World

Your Friday Briefing

A Ukrainian soldier in Donetsk, Ukraine.Credit…Tyler Hicks/The New York Times

Russia closes in on Ukraine

The Kremlin is tightening its military vise on Ukraine, as thousands of Russian troops yesterday began 10 days of exercises in Belarus. Ukraine also warned of upcoming Russian naval drills so extensive that they would block shipping lanes. Aside from Belarus, satellite images revealed deployments of Russian military equipment and troops in Crimea and western Russia.

In Moscow, Sergey Lavrov, the Russian foreign minister, dismissed his talks with his British counterpart as a conversation of a “mute person with a deaf person,” asserting again that the West was not seriously addressing Russia’s most pressing concerns. Vladimir Putin, the Russian president, said negotiations were continuing, and added that he planned to speak by phone in the coming days with Emmanuel Macron, the French president.

President Biden has warned Americans in Ukraine to leave. He would not send troops to rescue remaining U.S. citizens in the event of an invasion and risk direct conflict with Russian forces. “That’s a world war when Americans and Russia start shooting at one another,” he said.

Related: Kyiv is encouraging the arming of nationalist paramilitary groups to thwart a Russian invasion. But they could also destabilize the government if it agrees to a peace deal they reject.

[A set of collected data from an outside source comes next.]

## src/hw/rtl/ttnc_ram.sv

```systemverilog
// generic single-port ram with registered read
`default_nettype none

module ttnc_ram #(
  parameter int WIDTH = 8,
  parameter int DEPTH = 16
) (
  input  wire logic                     clk,
  input  wire logic                     we,
  input  wire logic [$clog2(DEPTH)-1:0] addr,
  input  wire logic [WIDTH-1:0]         wdata,
  output      logic [WIDTH-1:0]         rdata
);

  logic [WIDTH-1:0] mem [DEPTH];

  always_ff @(posedge clk) begin
    if (we) begin
      mem[addr] <= wdata;
    end
    rdata <= mem[addr];
  end

endmodule

`default_nettype wire

```

## config.mk

```make
export PLATFORM = sky130hd
export DESIGN_NAME = ttnc_ram
export DESIGN_NICKNAME = d
export VERILOG_FILES = /design/src/hw/rtl/ttnc_ram.sv
export SDC_FILE = /design/constraint.sdc
export NUM_CORES = 1
export LEC_CHECK = 0
export BUFFER_PORTS_ARGS = -buffer_cell sky130_fd_sc_hd__buf_2
export CORE_ASPECT_RATIO = 1.75
export CORE_UTILIZATION = 55
export DETAILED_ROUTE_END_ITERATION = 10
export GPL_ROUTABILITY_DRIVEN = 1
export MAX_ROUTING_LAYER = met4
export PLACE_DENSITY = 0.72
export SYNTH_ARGS = -nofsm -noshare
export SYNTH_HDL_FRONTEND = slang
export SYNTH_SLANG_ARGS = --single-unit
```

## constraint.sdc

```tcl
create_clock -name clk -period 2.7 [get_ports clk]
set_input_delay 0 -clock clk [delete_from_list [all_inputs] [get_ports clk]]
set_output_delay 0 -clock clk [all_outputs]
set_load 0.05 [all_outputs]
```

==> impl_metrics.env <==
export IMPL_floorplan_die_area_um2=9620
export IMPL_core_area_um2=8980
export IMPL_vias=2393
export IMPL_post_synthesis_compound_gate_area_fraction=0.0237
export IMPL_global_route_usage_met2=0.389
export IMPL_ys_dominant_reg_cell="edfxtp_1"
export IMPL_unrepaired_setup_endpoints_after_global_routing="no"
export IMPL_startpoint_type="register"
export IMPL_setup_worst_path_class="reg -> reg"
export IMPL_number_of_pins_with_negative_max_slew_slack_in_the_final_report=0
export IMPL_post_synth_and_or_nand_nor_area_fraction=0.0321
export IMPL_postCtsSetupRepairBufs=0
export IMPL_timing_critical_path_required_ns=2.98
export IMPL_placementRows=46
export IMPL_dp_final_hpwl_um=6050
export IMPL_via_count_of_the_first_global_routing_pass=2641
export IMPL_detail_route_first_pass_iterations=4
export IMPL_final_setup_skew_ns=0.00662
export IMPL_drt_iter0_markers=159
export IMPL_post_route_worst_setup_slack_ns=1.33
export IMPL_finalCriticalPeriod_ns=1.37
export IMPL_route_detailed_vias_per_inst=5.72
export IMPL_critical_path_top_delay_cell="mux4_2"
export IMPL_clock_tree_buffer_depth=2
export IMPL_hold_path_class="in -> reg"
export IMPL_grt_use_met1=0.266
export IMPL_layout_nets=299
export IMPL_clk_pin_slew_worst_paths_ns=0.05
export IMPL_timing_slew_headroom=0.452
export IMPL_cts_htree_levels=4
export IMPL_synthToLayoutAreaGrowth_pct=19.1
export IMPL_yosysUniqueCellTypes=18
export IMPL_weighted_congestion_at_the_end_of_routability_driven_global_placement=0.781
export IMPL_drive_gt1_frac=0.322
export IMPL_crit_path_cell_trace="mux4_2 > a22oi_1 > nand2_1"
export IMPL_grt_first_pass_wirelength_um=14700
export IMPL_register_area_um2=4000
export IMPL_die_h_um=129
export IMPL_numClockSinks=136
export IMPL_layout_worst_path_cycle_share=0.506
export IMPL_cell_chosen_for_the_clock_root="clkbuf_16"
export IMPL_area_taken_by_multi_input_logic_gates_um2=1000
export IMPL_wire_per_inst_um=22.2
export IMPL_max_cap_violations=0
export IMPL_boundaryPins=22
export IMPL_final_setup_tns_ns=0
export IMPL_synth_nets=244
export IMPL_floorplan_initialDensity=0.564
export IMPL_worst_path_max_fanout=1
export IMPL_max_vdd_ir_drop_mv=0.594
export IMPL_synth_top_family_by_area="multiplexers"
export IMPL_ctsResizeCount=0
export IMPL_synthesis_area_um2=5070
export IMPL_worst_pin_slew_ns=0.819
export IMPL_outcome="finished, final reports clean"
export IMPL_globalRoute_totalOverflow=0
export IMPL_post_synthesis_share_of_cell_area_spent_on_xor_and_xnor_gates=0
export IMPL_synth_seq_area_share=0.790
export IMPL_mostFrequentLayoutCells="edfxtp_1 (128), mux4_2 (32), buf_2 (21)"
export IMPL_finalWirelength_um=9300
export IMPL_async_flop_share=0
export IMPL_post_place_ws_ns=0.961
export IMPL_grt_max_degree=33
export IMPL_power_leakage_nw=2.02
export IMPL_synth_area_per_cell_um2=22.0
export IMPL_cts_buffer_count=17
export IMPL_grt_busiest_layer="met2"
export IMPL_postRouteAntennaNets=0
export IMPL_count_of_yosys_warnings_during_synthesis=0
export IMPL_grt_total_usage=0.237
export IMPL_io_buffers=21
export IMPL_antenna_found_initial=0
export IMPL_arrival_ns=1.64
export IMPL_synth_fa_ha_area_frac=0
export IMPL_die_extent_in_x_um=74.6
export IMPL_worst_setup_path_end_kind="register"
export IMPL_critical_path_max_stage_delay_ns=0.48
export IMPL_synth_edf_count=128
export IMPL_postSynthRegisterBits=136
export IMPL_timing_fmax_mhz=732
export IMPL_post_route_drc_count=0
export IMPL_latest_clock_arrival_within_the_worst_skew_pair_ns=0.41
export IMPL_globalRouteMet3Util=0.0775
export IMPL_final_common_cell="edfxtp_1"
export IMPL_number_of_setup_violations_in_the_final_report=0
export IMPL_tritoncts_clock_tree="done"
export IMPL_muxShareOfSynthArea=0.142
export IMPL_powerDensity_nw_per_um2=781
export IMPL_synthCells=230
export IMPL_timing_final_hold_violations=0
export IMPL_n_fill_cell=613
export IMPL_num_antenna_cells=0
-- flip-flops by register name, indices dropped and copies added (netlist names) --
register  flops
mem         128
rdata         8
-- cell usage after synthesis (4+ instances only) --
library cell  count  area, um2
a22oi_1          16        120
edfxtp_1        128       3840
nor3_1            4       20.0
nand2_1           9       33.8
nor2_1           13       48.8
mux4_2           32        721
buf_1             4       15.0
dfxtp_1           8        160
-- area by class of cell --
type	instances	share of cell area
multi-input combinational	83	0.166
timing repair buffer	47	0.0552
clock buffer	29	0.0879
tap	120	0.0249
sequential	136	0.664
clock inverter	3	0.00207
-- stage by stage --
step / cells / utilization / instance area (um2) / hold slack, ns / total power, W
finish: 418 / 0.672 / 6030 / 0.178 / 0.00471
global route: 418 / 0.672 / 6030 / 0.191 / 0.00487
CTS: 418 / 0.672 / 6030 / 0.163 / 0.00475
detailed placement: 378 / 0.603 / 5410 / 0.397 / 0.00268
global placement: 378 / 0.603 / 5410 / 0.382 / 0.00267
floorplan: 230 / - / 5070 / 0.0989 / 0.00259
-- power breakdown --
part           switching, W  leakage (nW)  internal [W]
logic              0.000169         0.527      0.000100
registers         0.0000135          1.22       0.00236
clock network      0.000756         0.267       0.00131
-- layer usage --
| metal | vias up | wire length [um] |
|---|---|---|
| met2 | 70 | 5390 |
| li1 | 1076 | - |
| met1 | 1238 | 3440 |
| met3 | 9 | 356 |
| met5 | - | 0 |
| met4 | 0 | 113 |
-- worst paths after layout --
path                             start               end  slack (ns)  depth (start not counted)
hold / removal                 addr[1]  rdata[6]$_DFF_P_        0.18                          4
setup reg to reg   mem[3][2]$_DFFE_PP_  rdata[2]$_DFF_P_        1.33                          3
hold reg to reg   mem[12][5]$_DFFE_PP_  rdata[5]$_DFF_P_        0.68                          3
setup / recovery   mem[3][2]$_DFFE_PP_  rdata[2]$_DFF_P_        1.33                          3
-- worst max-delay path: cells and delay by family (launching register included) --
kind	cells	cell delay (ns)
AOI/OAI and AO/OA	1	0.25
DFF	1	0.38
muxes	1	0.48
and+or+nand+nor	1	0.13
-- repair_timing --
action,4_1_cts,5_1_grt
endpoints found under the setup margin,0,0
hold buffers,8,0
endpoints found under the hold margin,122,0
-- cells by family (layout without fill, tap and decap cells) --
kind of cell           after synthesis  in the layout
multiplexers                        32             32
AND/OR/NAND/NOR                     35             35
AO/OA/AOI/OAI                       16             16
flip-flops                         136            136
buffers and inverters               11             79
Note: power is estimated with default switching activity, not from simulation.
===== config.mk =====
export PLATFORM = sky130hd
export DESIGN_NAME = floppy_controller_command_fifo
export DESIGN_NICKNAME = d
export VERILOG_FILES = /design/src/rtl/fdc_pkg.sv /design/src/rtl/fdc_chs_conv.sv /design/src/rtl/floppy_controller_command_fifo.sv
export SDC_FILE = /design/constraint.sdc
export NUM_CORES = 1
export LEC_CHECK = 0
export BUFFER_PORTS_ARGS = -buffer_cell sky130_fd_sc_hd__buf_2
export CAP_MARGIN = 15
export CELL_PAD_IN_SITES_DETAIL_PLACEMENT = 1
export CELL_PAD_IN_SITES_GLOBAL_PLACEMENT = 2
export CORE_ASPECT_RATIO = 1.25
export CORE_MARGIN = 2
export CORE_UTILIZATION = 39
export CTS_CLUSTER_SIZE = 12
export DETAILED_ROUTE_END_ITERATION = 12
export PLACE_DENSITY = 0.88
export SETUP_SLACK_MARGIN = 0.02
export SLEW_MARGIN = 20
export SYNTH_ARGS = -nofsm -noshare
export SYNTH_HDL_FRONTEND = slang
export SYNTH_SLANG_ARGS = --single-unit

===== constraint.sdc =====
create_clock -name clk -period 12.4 [get_ports clk]
set_clock_uncertainty 0.15 [all_clocks]
set_input_delay 1.86 -clock clk [delete_from_list [all_inputs] [get_ports clk]]
set_output_delay 1.86 -clock clk [all_outputs]
set_load 0.005 [all_outputs]

===== src/rtl/fdc_pkg.sv =====
`timescale 1ns / 1ps

package fdc_pkg;

    // Disk geometry and FIFO size
    localparam int SECTORS_PER_TRACK = 18;
    localparam int HEADS_PER_CYL     = 2;
    localparam int FIFO_DEPTH        = 16;
    localparam int FIFO_IDX_W        = $clog2(FIFO_DEPTH);
    localparam int FIFO_POS_W        = 5;
    localparam int FIFO_POS_MAX      = 2 ** FIFO_POS_W - 1;
    localparam int LBA_W             = 14;
    localparam int SECTORS_PER_CYL   = SECTORS_PER_TRACK * HEADS_PER_CYL;

    // Reciprocal used for the division by sectors per cylinder
    localparam int RECIP_SHIFT = 28;
    localparam int RECIP       = (2 ** RECIP_SHIFT + SECTORS_PER_CYL - 1) / SECTORS_PER_CYL;
    localparam int RECIP_W     = $clog2(RECIP + 1);
    localparam int PROD_W      = LBA_W + RECIP_W;

    // Port offsets
    localparam logic [2:0] PORT_DOR  = 3'd2;
    localparam logic [2:0] PORT_MSR  = 3'd4;
    localparam logic [2:0] PORT_FIFO = 3'd5;
    localparam logic [2:0] PORT_CCR  = 3'd7;

    // Command codes, low nibble of the first byte
    localparam logic [3:0] OP_SPECIFY   = 4'h3;
    localparam logic [3:0] OP_READ_DATA = 4'h6;
    localparam logic [3:0] OP_RECAL     = 4'h7;
    localparam logic [3:0] OP_SENSE_INT = 4'h8;
    localparam logic [3:0] OP_READ_ID   = 4'hA;
    localparam logic [3:0] OP_SEEK      = 4'hF;

    // Main status bits
    localparam logic [7:0] MSR_RDY  = 8'h80;
    localparam logic [7:0] MSR_DIO  = 8'h40;
    localparam logic [7:0] MSR_NDMA = 8'h20;
    localparam logic [7:0] MSR_BUSY = 8'h10;

    localparam int DOR_RST_BIT = 2;
    localparam int MT_BIT      = 7;

    // Error codes
    localparam logic [1:0] ERR_NONE  = 2'd0;
    localparam logic [1:0] ERR_PORT  = 2'd1;
    localparam logic [1:0] ERR_CMD   = 2'd2;
    localparam logic [1:0] ERR_NO_MT = 2'd3;

    typedef struct packed {
        logic       action;
        logic [2:0] port_offset;
        logic [7:0] write_data;
        logic [7:0] sectors_done;
    } fdc_in_t;

    typedef struct packed {
        logic [7:0]       read_data;
        logic             irq_level;
        logic             irq_pulse;
        logic             dma_request;
        logic [LBA_W-1:0] dma_lba;
        logic [7:0]       dma_count;
        logic [1:0]       error_code;
    } fdc_out_t;

    typedef struct packed {
        logic [7:0] cylinder;
        logic [7:0] head;
        logic [7:0] sector;
    } fdc_chs_t;

    // Number of bytes a command needs, zero for an unknown command
    function automatic logic [3:0] cmd_len(input logic [3:0] op);
        logic [3:0] len;
        case (op)
            OP_SPECIFY:   len = 4'd2;
            OP_READ_DATA: len = 4'd9;
            OP_RECAL:     len = 4'd2;
            OP_SENSE_INT: len = 4'd1;
            OP_READ_ID:   len = 4'd2;
            OP_SEEK:      len = 4'd3;
            default:      len = 4'd0;
        endcase
        return len;
    endfunction

endpackage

A ceremony in Derry, Northern Ireland, last month to mark the 50th anniversary of Bloody Sunday.Credit…Charles Mcquillan/Getty Images

Upheaval in Northern Ireland

Northern Ireland is undergoing a momentous political shift: Polls suggest that Sinn Fein, with its vestigial ties to the paramilitary Irish Republican Army and fervent commitment to Irish unification, will become the largest party in the Northern Ireland Assembly after elections scheduled for May.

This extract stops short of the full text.